- STF manteve a regra da reforma da Previdência de 2019 que reduziu o valor das aposentadorias por incapacidade permanente (invalidez).
- Tribunal aceitou recurso do INSS contra decisão da Justiça Federal do Paraná que havia garantido pagamento integral do benefício.
- Cálculo passou a considerar 60% da média das contribuições, com acréscimo de dois pontos percentuais por ano de contribuição acima de 20 anos (homens) ou 15 anos (mulheres); aposentadoria integral fica apenas para acidentes de trabalho.
- Julgamento começou de forma virtual em setembro e foi concluído nesta quinta-feira, com placar de seis votos a cinco.

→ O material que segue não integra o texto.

--- config.mk ---
export PLATFORM = sky130hd
export DESIGN_NAME = fetch_unit
export DESIGN_NICKNAME = d
export VERILOG_FILES = /design/src/rtl/fetch_unit_pkg.sv /design/src/rtl/fetch_fifo.sv /design/src/rtl/fetch_unit.sv
export SDC_FILE = /design/constraint.sdc
export NUM_CORES = 1
export LEC_CHECK = 0
export ABC_AREA = 1
export CAP_MARGIN = 20
export CORE_ASPECT_RATIO = 0.5
export CORE_UTILIZATION = 58
export CTS_CLUSTER_SIZE = 8
export DETAILED_ROUTE_END_ITERATION = 10
export PLACE_DENSITY = 0.81
export SYNTH_ARGS = -nofsm -noshare
export SYNTH_HDL_FRONTEND = slang
export SYNTH_SLANG_ARGS = --single-unit
--- constraint.sdc ---
create_clock -name clk -period 12.5 [get_ports clk]
set_clock_uncertainty 0.2 [all_clocks]
set_input_delay 2.5 -clock clk [delete_from_list [all_inputs] [get_ports clk]]
set_output_delay 2.5 -clock clk [all_outputs]
set_load 0.05 [all_outputs]
## config.mk

```make
export PLATFORM = sky130hd
export DESIGN_NAME = dpwm_multicanal_dt
export DESIGN_NICKNAME = d
export VERILOG_FILES = /design/src/rtl/dpwm_multicanal_dt.sv
export SDC_FILE = /design/constraint.sdc
export NUM_CORES = 1
export LEC_CHECK = 0
export BUFFER_PORTS_ARGS = -buffer_cell sky130_fd_sc_hd__buf_2
export CORE_ASPECT_RATIO = 0.8
export CORE_MARGIN = 4
export CORE_UTILIZATION = 35
export CTS_CLUSTER_SIZE = 16
export DETAILED_ROUTE_END_ITERATION = 12
export SETUP_SLACK_MARGIN = 0.2
export SLEW_MARGIN = 15
export SYNTH_ARGS = -nofsm -noshare
export SYNTH_HDL_FRONTEND = slang
export SYNTH_SLANG_ARGS = --single-unit
```

## constraint.sdc

```tcl
create_clock -name CLK_100MHz -period 3.4 [get_ports CLK_100MHz]
set_input_delay 0.34 -clock CLK_100MHz [delete_from_list [all_inputs] [get_ports CLK_100MHz]]
set_output_delay 0.34 -clock CLK_100MHz [all_outputs]
set_load 0.05 [all_outputs]
```
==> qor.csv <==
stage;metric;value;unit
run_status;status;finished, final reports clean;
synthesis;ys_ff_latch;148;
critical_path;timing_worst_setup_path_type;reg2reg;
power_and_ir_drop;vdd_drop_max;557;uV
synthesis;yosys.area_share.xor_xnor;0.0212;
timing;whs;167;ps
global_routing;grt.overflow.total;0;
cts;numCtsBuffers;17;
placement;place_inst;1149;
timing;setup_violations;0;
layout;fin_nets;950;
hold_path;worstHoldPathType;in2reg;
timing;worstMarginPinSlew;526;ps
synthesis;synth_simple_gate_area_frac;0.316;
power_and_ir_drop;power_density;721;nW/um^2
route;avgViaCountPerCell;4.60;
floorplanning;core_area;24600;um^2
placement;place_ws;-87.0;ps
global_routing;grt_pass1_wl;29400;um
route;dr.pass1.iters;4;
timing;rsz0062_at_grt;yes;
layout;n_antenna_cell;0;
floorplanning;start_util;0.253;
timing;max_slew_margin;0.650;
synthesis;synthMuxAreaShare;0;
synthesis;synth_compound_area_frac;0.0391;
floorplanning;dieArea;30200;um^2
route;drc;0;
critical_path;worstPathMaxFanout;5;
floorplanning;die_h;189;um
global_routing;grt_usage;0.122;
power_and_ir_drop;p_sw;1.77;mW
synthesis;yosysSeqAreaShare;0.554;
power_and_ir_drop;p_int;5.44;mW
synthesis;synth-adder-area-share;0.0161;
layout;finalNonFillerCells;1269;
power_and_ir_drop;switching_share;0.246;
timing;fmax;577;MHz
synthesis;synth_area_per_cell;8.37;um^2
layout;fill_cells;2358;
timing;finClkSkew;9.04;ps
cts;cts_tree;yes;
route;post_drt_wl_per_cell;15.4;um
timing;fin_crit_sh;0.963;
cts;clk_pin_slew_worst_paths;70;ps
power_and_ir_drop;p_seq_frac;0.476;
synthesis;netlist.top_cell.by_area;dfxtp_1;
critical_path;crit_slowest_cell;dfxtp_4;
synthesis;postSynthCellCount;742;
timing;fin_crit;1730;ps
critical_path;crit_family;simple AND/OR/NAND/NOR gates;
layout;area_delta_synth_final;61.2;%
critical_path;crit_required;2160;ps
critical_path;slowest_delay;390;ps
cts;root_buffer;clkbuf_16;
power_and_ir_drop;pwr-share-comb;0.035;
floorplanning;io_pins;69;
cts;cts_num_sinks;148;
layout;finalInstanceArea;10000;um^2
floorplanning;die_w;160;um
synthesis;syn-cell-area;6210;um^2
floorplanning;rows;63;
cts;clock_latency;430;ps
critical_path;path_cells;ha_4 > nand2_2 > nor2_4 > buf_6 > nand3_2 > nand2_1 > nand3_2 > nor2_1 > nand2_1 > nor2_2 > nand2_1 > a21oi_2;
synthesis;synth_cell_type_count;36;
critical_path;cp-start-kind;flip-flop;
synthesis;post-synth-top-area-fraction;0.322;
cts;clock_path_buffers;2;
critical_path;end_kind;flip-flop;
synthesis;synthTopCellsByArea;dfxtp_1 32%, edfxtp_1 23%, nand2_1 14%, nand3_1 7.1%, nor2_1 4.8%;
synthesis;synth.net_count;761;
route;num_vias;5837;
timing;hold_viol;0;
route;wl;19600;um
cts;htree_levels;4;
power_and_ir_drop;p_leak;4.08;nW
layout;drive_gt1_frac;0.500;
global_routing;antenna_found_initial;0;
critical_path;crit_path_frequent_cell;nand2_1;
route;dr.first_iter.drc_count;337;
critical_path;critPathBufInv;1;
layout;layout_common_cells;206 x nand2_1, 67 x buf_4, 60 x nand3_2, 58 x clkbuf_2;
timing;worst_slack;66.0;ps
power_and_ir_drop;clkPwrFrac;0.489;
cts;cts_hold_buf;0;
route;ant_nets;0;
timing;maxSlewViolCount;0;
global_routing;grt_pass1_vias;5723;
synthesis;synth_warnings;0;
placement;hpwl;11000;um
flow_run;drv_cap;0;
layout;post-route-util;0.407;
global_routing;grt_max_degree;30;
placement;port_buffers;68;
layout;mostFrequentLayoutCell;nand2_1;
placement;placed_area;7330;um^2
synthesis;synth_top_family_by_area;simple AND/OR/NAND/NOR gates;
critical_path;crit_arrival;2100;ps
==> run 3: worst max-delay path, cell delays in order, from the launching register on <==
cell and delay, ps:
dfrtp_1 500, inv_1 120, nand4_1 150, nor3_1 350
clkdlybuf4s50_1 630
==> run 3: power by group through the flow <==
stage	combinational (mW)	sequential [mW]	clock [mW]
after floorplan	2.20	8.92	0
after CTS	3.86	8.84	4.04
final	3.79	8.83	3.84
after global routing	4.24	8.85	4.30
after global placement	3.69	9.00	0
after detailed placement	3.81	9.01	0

- Votos pela manutenção da redução: Barroso, Zanin, Mendonça, Nunes Marques, Fux e Mendes; contra: Fachin, Moraes, Toffoli, Flávio Dino e Cármen Lúcia.
O STF decidiu manter a regra da reforma da Previdência de 2019 que reduziu o valor das aposentadorias por incapacidade permanente, chamadas hoje de aposentadoria por incapacidade. A decisão foi tomada nesta quinta-feira, 18, no âmbito de um recurso do INSS contra uma decisão da Justiça Federal do Paraná que havia assegurado ao aposentado o pagamento integral do benefício.
Com a reforma, a aposentadoria por incapacidade decorrente de doença grave, contagiosa ou incurável deixou de ser integral e passou a ter cálculo de 60% da média das contribuições, com acrescentos de 2 pontos percentuais por ano de contribuição acima de 20 anos para homens e 15 anos para mulheres. A exceção é a hipótese de incapacidade permanente decorrente de acidente de trabalho, que mantém a aposentadoria integral.
Pelo placar de 6 votos a 5, o tribunal manteve a redução prevista pela reforma. O relator, ministro Luís Roberto Barroso, chegou a sustentar o recurso do INSS. Outros votaram pela manutenção: Cristiano Zanin, André Mendonça, Nunes Marques, Luiz Fux e Gilmar Mendes. Votaram contra a redução Edson Fachin, Alexandre de Moraes, Dias Toffoli, Flávio Dino e Carmen Lúcia.